These parallel quantitative changes in numerous proteins implicated in VSMC proliferation and motility provide strong but indirect evidence that feeding a combined B vitamin-depleted high-fat diet may promote an invasive VSMC phenotype in mice vivo. Whether B vitamin depletion impacts on human aorta protein expression and on SMC phenotype in the same way remains to be established. ApoE null mice are recognised as a good model for human vascular disease, spontaneously developing atherosclerotic plaques morphologically similar to lesions found in humans (Zhang et al. 2002). Additionally, here, we have employed a nutritionally relevant nutritional rodent model that better reflects a moderate B vitamin deficiency when compared with previous studies inducing supraphysiologically high levels of homocysteine (McNeil et al. 2011). Furthermore, our findings are consistent with other studies using proteomic technologies to profile aorta or plasma protein expression patterns in several human vascular pathologies. Many proteins, acknowledged as characteristic of vascular disease progression, are identified in this animal study as strongly linked to nutritional B vitamin depletion (noted in parentheses). Medial degeneration in the human ascending aorta alters the expression of proteins critical in vascular remodelling, cytoskeleton organisation and muscle contraction (actin, collagen, profilin, myosin, vimentin), VSMC phenotype (transgelins), protein folding and ROS detoxification (Hsps, peroxiredoxin, protein disulphide isomerase), and iron transport and inflammation (serotransferrin) (Mayr et al. 2005). The HUPO Plasma Proteome Project identified more than 300 human plasma proteins as strong biomarkers of vascular function and/or disease. These include markers of inflammation (transferrin), coagulation (fibrinogen A α-polypetide, fibronectin) and cytoskeletal organisation (actin, myosin, talin and villin) (Sanzen et al. 2010). Protein profiling has also been employed to investigate mechanism of vascular dysfunction in animal models. Serotransferrin, 78 kDa glucose-regulated protein and pyruvate kinase isozyme M1/M2 are elevated in experimentally induced rat heart failure (Ingwall and Weiss 2004), while fibrinogen, collagen, peroxidase and transgelin are overexpressed in atherosclerotic mice (Mayr et al. 2005; Wu et al. 2007). Transgelin-1 is increased in the artery wall of hypertensive rats (Delbosc et al. 2008).

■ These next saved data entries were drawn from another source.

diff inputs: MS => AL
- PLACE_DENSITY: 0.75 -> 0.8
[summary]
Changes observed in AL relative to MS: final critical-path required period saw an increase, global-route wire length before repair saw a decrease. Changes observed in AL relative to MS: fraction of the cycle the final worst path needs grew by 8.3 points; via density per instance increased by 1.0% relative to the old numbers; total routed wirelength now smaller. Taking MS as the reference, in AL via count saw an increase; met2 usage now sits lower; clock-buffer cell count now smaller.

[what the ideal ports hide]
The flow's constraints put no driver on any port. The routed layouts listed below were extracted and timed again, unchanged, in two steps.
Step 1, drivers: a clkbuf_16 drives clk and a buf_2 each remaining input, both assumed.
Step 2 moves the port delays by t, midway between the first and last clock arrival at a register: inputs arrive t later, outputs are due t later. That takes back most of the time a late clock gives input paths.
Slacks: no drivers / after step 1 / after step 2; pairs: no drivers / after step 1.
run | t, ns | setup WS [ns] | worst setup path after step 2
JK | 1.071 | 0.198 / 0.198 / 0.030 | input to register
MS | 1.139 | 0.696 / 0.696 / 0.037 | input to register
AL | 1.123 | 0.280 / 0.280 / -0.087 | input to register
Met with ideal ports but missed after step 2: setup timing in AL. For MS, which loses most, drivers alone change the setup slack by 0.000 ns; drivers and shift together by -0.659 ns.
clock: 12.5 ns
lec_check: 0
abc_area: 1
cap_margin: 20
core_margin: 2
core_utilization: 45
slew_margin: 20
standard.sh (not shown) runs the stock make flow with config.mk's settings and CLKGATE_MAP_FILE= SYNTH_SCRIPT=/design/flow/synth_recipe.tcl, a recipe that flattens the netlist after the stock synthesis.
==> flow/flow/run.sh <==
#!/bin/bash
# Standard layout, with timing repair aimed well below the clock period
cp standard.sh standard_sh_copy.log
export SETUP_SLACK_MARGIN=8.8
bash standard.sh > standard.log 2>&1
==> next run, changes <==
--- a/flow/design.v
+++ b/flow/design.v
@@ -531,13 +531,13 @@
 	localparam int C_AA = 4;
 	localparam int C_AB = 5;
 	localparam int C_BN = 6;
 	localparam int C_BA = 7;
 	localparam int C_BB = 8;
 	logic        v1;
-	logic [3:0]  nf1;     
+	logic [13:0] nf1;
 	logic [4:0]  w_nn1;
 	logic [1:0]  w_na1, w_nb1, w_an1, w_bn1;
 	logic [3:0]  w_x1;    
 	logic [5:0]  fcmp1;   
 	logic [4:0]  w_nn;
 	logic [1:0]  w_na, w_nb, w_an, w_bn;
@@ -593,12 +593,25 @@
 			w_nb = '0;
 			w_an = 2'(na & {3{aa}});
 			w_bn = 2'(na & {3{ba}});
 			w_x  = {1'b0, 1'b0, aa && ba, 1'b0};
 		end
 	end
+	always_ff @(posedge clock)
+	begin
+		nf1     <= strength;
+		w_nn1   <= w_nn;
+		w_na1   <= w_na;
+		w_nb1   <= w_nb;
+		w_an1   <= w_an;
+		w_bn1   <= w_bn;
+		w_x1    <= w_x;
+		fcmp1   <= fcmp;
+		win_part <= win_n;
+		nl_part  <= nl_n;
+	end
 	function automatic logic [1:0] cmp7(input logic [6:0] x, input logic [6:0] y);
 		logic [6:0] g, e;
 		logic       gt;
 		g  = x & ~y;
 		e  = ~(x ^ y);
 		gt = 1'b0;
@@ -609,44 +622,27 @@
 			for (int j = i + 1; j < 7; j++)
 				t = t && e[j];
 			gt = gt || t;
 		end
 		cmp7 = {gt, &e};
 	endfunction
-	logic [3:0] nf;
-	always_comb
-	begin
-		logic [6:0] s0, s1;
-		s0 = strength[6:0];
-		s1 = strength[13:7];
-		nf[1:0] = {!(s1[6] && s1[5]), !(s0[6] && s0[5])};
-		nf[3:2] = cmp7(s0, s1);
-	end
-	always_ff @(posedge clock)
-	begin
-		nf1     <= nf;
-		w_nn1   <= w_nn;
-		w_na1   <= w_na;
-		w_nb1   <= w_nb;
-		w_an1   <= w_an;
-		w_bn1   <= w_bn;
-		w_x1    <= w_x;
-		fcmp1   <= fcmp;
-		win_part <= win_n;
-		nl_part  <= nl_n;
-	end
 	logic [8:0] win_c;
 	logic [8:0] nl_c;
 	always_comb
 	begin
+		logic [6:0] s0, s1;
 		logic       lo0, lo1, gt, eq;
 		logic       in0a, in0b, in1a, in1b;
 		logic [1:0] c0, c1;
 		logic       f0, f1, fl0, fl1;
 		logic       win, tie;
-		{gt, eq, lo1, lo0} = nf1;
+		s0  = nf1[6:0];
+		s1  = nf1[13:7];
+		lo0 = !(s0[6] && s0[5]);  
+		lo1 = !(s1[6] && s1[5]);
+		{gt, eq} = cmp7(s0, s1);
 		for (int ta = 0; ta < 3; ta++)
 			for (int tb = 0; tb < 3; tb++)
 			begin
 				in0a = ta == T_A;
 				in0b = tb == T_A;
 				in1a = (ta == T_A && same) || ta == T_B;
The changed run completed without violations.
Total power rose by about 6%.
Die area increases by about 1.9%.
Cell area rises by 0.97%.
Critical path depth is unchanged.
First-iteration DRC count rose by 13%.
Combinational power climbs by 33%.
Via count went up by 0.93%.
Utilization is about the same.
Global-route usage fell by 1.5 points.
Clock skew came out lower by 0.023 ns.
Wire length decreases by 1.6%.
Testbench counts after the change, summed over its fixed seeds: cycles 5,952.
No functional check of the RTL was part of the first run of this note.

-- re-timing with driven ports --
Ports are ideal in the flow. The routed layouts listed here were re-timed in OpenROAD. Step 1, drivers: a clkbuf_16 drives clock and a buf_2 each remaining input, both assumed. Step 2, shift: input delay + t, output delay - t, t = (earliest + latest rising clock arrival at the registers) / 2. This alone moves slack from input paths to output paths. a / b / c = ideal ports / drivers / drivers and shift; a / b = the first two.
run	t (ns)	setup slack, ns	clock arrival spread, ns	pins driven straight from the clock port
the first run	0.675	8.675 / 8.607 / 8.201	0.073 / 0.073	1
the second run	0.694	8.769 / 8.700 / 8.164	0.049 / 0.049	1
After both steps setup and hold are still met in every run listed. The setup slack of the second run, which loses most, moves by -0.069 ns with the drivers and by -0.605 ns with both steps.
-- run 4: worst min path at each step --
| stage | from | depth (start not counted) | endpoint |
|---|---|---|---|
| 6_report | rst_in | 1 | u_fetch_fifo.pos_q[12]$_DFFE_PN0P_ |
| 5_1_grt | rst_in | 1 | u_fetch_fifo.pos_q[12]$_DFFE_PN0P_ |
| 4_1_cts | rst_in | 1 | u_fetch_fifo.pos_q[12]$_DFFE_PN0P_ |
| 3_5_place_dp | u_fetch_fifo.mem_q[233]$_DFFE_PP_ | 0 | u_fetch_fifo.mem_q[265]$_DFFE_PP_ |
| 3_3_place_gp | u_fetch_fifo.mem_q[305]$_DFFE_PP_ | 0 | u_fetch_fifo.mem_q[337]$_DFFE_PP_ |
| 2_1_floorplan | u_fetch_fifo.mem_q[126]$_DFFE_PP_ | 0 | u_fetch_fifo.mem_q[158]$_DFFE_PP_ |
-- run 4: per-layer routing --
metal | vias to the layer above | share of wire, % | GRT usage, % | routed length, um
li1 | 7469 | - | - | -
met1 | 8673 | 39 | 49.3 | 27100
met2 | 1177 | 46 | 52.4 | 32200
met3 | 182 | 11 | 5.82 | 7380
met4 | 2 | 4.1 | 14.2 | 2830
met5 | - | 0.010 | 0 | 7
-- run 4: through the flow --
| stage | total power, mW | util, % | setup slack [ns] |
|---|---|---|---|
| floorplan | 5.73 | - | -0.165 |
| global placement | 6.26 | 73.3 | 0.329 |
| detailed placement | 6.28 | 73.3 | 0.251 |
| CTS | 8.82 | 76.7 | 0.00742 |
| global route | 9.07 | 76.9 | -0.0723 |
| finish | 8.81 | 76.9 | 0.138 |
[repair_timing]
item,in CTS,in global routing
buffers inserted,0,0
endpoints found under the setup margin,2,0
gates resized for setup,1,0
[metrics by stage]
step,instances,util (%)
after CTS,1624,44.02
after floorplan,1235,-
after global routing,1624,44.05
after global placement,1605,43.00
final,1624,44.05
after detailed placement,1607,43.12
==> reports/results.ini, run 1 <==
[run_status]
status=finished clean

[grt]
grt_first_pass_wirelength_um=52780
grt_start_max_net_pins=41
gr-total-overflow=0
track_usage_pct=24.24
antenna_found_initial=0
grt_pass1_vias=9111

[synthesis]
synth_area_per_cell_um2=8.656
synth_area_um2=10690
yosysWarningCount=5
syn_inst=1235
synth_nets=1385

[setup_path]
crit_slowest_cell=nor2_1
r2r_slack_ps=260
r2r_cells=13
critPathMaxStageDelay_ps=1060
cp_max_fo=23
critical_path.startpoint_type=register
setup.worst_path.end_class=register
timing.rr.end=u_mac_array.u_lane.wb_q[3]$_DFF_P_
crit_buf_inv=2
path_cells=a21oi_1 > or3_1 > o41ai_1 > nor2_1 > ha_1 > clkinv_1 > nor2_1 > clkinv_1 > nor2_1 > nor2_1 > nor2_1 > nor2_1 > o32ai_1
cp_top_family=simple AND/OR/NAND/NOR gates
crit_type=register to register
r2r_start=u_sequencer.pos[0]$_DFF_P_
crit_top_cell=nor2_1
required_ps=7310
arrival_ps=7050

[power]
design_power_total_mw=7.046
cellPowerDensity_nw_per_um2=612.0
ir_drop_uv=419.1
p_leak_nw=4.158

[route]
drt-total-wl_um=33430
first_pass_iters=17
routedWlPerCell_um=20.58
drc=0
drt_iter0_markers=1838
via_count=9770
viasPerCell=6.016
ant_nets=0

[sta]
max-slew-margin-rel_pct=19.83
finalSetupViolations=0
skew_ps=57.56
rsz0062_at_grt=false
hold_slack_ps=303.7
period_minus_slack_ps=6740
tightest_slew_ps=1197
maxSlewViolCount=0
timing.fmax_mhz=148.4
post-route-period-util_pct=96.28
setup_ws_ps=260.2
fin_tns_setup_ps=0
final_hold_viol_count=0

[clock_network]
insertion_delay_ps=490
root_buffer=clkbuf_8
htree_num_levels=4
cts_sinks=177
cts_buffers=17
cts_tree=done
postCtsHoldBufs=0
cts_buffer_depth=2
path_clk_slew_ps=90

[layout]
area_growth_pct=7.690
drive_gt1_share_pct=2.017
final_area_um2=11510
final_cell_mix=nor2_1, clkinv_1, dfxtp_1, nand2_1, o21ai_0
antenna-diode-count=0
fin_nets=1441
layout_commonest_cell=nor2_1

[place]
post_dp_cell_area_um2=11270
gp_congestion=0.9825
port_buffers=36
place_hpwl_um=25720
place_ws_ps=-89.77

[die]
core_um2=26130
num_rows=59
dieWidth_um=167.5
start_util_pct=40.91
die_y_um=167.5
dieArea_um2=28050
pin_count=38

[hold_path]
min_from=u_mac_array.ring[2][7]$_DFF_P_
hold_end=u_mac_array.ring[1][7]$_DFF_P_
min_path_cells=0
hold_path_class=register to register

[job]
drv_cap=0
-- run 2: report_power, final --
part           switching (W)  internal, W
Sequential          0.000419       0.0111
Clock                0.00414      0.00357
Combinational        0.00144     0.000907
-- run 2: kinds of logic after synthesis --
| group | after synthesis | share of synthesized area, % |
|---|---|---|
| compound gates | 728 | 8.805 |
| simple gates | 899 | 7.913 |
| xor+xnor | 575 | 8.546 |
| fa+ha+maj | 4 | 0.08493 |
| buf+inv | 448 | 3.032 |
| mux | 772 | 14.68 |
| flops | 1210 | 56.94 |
Background: an optimization exercise with open tools, aiming at small area, a short achievable clock period and few clock cycles per item. Do not read the settings as production practice.
No activity file was given, so power comes from the tool's default toggle rates.

## accum_drain_scheduler
module accum_drain_scheduler
#(
  parameter int DW        = 16,
  parameter int NUM_COLS  = 16,
  parameter int HAZ_DEPTH = ACC_PIPE_DEPTH
) (
  input  logic                       clk,
  input  logic                       rst_n,
  input  logic                       vec_valid,
  output logic                       vec_ready,
  input  logic [NUM_COLS*DW-1:0]     vec_flat,
  input  logic [NUM_COLS-1:0]        cmap,
  input  logic [NUM_COLS*OMAP_W-1:0] omap_flat,
  output logic [DW-1:0]              partial_out,
  output logic [3:0]                 col_id,
  output logic                       partial_valid,
  output logic [NUM_COLS-1:0]        cmap_out,
  output logic [NUM_COLS*OMAP_W-1:0] omap_out,
  output logic                       busy,
  output logic                       done,
  output logic [15:0]                stall_cnt
);
  localparam int NC = NUM_COLS;
  function automatic logic [TGT_W-1:0] tgt_of(input logic [OMAP_W-1:0] e);
    tgt_of = {e[OMAP_SEL_MSB:OMAP_SEL_LSB], e[OMAP_ADDR_W-1:0]};
  endfunction
  function automatic logic [NC-1:0] lowest(input logic [NC-1:0] m);
    logic [NC-1:0] r;
    logic          seen;
    r = '0;
    seen = 1'b0;
    for (int i = 0; i < NC; i++) begin
      r[i] = m[i] & ~seen;
      seen = seen | m[i];
    end
    lowest = r;
  endfunction
  function automatic logic [NC-1:0] rr_next(input logic [NC-1:0] p, input logic [NC-1:0] s);
    logic [NC-1:0]   above;
    logic [2*NC-1:0] l;
    logic            seen;
    seen = 1'b0;
    for (int i = 0; i < NC; i++) begin
      above[i] = seen;
      seen = seen | p[i];
    end
    l = '0;
    seen = 1'b0;
    for (int i = 0; i < 2*NC; i++) begin
      l[i] = ((i < NC) ? (s[i] & above[i]) : s[i-NC]) & ~seen;
      seen = seen | l[i];
    end
    rr_next = l[NC-1:0] | l[2*NC-1:NC];
  endfunction
  function automatic logic [3:0] enc(input logic [NC-1:0] oh);
    logic [3:0] r;
    r = '0;
    for (int i = 0; i < NC; i++) if (oh[i]) r = r | 4'(i);
    enc = r;
  endfunction
  logic [NC*DW-1:0]     vec_q;
  logic [NC-1:0]        cmap_q;
  logic [NC*OMAP_W-1:0] omap_q;
  logic [NC-1:0]        pend_q, pend_d;    
  logic [NC-1:0]        nx_q, nx_d;        
  logic                 p_any, p_any_d;    
  logic                 c_v_q, c_v_d;
  ...
export LEC_CHECK = 0
export ABC_CLOCK_PERIOD_IN_PS = 2500
export CAP_MARGIN = 20
export CORE_MARGIN = 2
export CORE_UTILIZATION = 55
export PLACE_DENSITY = 0.7
export SETUP_SLACK_MARGIN = 3.5
export SLEW_MARGIN = 20
create_clock -name core_clock -period 6.0 [get_ports {clk}]
standard.sh (not shown) runs the stock make flow with config.mk's settings and CLKGATE_MAP_FILE= SYNTH_SCRIPT=/design/flow/synth_recipe.tcl, a recipe that flattens the netlist after the stock synthesis.
==> flow/flow/run.sh <==
#!/bin/bash
# Standard layout, but the port buffers are the platform's smallest buffer instead of the
# delay buffer buffer_ports picks by default; repair still resizes any that need it.
set -euo pipefail
cd "$(dirname "$0")/.."
bash standard.sh BUFFER_PORTS_ARGS="-buffer_cell sky130_fd_sc_hd__buf_1" finish > run_standard.log 2>&1
Change:
- ABC_AREA: default -> 1
- ABC_CLOCK_PERIOD_IN_PS: 2500 -> default
- CORE_UTILIZATION: 55 -> 40
- PLACE_DENSITY: 0.7 -> default
Count of clock-buffer cells in the layout came out higher by 18; hold slack is worse by 0.0058 ns; maximum frequency came out higher by a few percent.
Change:
- ABC_AREA: 1 -> default
- ABC_CLOCK_PERIOD_IN_PS: default -> 2500
After rerunning:
- clock skew goes down by 0.0031 ns
- hold slack is better by 0.011 ns
- worst setup slack is worse by 0.13 ns
- clock-buffer cell count goes down by 9
- final area goes down by 6.6%
No run of this note included a check of the RTL's function; only the layout flow was run.

== 04-09 ==
Another version of the RTL of accum_drain_scheduler (not shown whole).
Size in the first run: roughly 30,000 um2 of cells after synthesis.
clock: 6.0 ns
lec_check: 0
abc_clock_period_in_ps: 2000
cap_margin: 20
core_margin: 2
core_utilization: 40
setup_slack_margin: 3.7
slew_margin: 20
run.sh (not shown) runs the stock make flow with config.mk's settings and CLKGATE_MAP_FILE= SYNTH_SCRIPT=/design/flow/synth_recipe.tcl, a recipe that flattens the netlist after the stock synthesis.
Stock flow here: none of the scripts above is used.
The following lists how 12-12 was set up differently from 04-09:
# 04-09
export LEC_CHECK = 0
export ABC_CLOCK_PERIOD_IN_PS = 2000
export CAP_MARGIN = 20
export CORE_MARGIN = 2
export CORE_UTILIZATION = 40
export SETUP_SLACK_MARGIN = 3.7
export SLEW_MARGIN = 20
create_clock -name core_clock -period 6.0 [get_ports {clk}]
# 12-12
export LEC_CHECK = 0
export CAP_MARGIN = 20
export CORE_MARGIN = 2
export CORE_UTILIZATION = 40
export SLEW_MARGIN = 20
create_clock -name core_clock -period 6.0 [get_ports {clk}]
12-12 finished every step from synthesis to the final layout, and the layout passed the timing, design-rule and antenna checks. Of the two values seen for group drawing the most power, combinational logic was produced by 04-09 and registers by 12-12. As far as sequential cell count is concerned, 04-09 and 12-12 perform about the same. 12-12 against 04-09; internal portion of total power is down by more than 10%. In 12-12 relative to 04-09, total iterations of the first detailed-routing run had gone down by a little under 10%. Higher minimum setup slack after placement goes to 12-12 over 04-09. Number of multi-input combinational cells in the layout: 12-12 vs 04-09 down about 0.7%. 12-12 ends up with a worst-case setup margin in the final layout that is 1.45 ns lower than in 04-09. There was hardly any difference in clock latency reported for the late side of the worst-skew pair between 04-09 and 12-12.
Function was not checked in any run of this note: the RTL went through the layout flow alone.

afterwards: timing with drivers on the ports:
How much do the figures lean on ideal ports? The routed layouts below were timed once more, with nothing changed but the port constraints. Step 1, drivers: a clkbuf_16 drives clk and a buf_2 each remaining input, both assumed. Step 2 moves the port delays by t, midway between the first and last clock arrival at a register: inputs arrive t later, outputs are due t later. That takes back most of the time a late clock gives input paths. a / b / c = ideal / step 1 / step 2; a / b = the first two.
run	t, ns	setup WS [ns]	worst setup path at the end	clock arrival spread, ns	pins driven straight from the clock port
the first run of note 1	0.682	2.814 / 2.814 / 2.246	input to register	0.017 / 0.018	1
the second run of note 1	0.685	2.931 / 2.931 / 2.483	input to register	0.031 / 0.031	1
the third run of note 1	0.705	2.802 / 2.802 / 2.674	input to register	0.031 / 0.030	1
04-09	0.697	2.779 / 2.779 / 2.182	input to register	0.028 / 0.028	1
12-12	0.694	1.328 / 1.328 / 1.252	input to register	0.025 / 0.025	1
After both steps every run listed still meets setup and hold. For 04-09, which loses most, drivers alone change the setup slack by 0.000 ns; drivers and shift together by -0.597 ns.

In summary, nutritional B vitamin depletion when combined with a high-fat diet in a mouse model of human vascular disease quantifiably altered the expression of many aorta proteins implicated in human atherosclerosis, primarily proteins associated with regulating the VSMC phenotype. It remains to be established whether these significant changes in vascular protein expression are driven by elevated homocysteine or are a consequence of other B vitamin-sensitive mechanisms.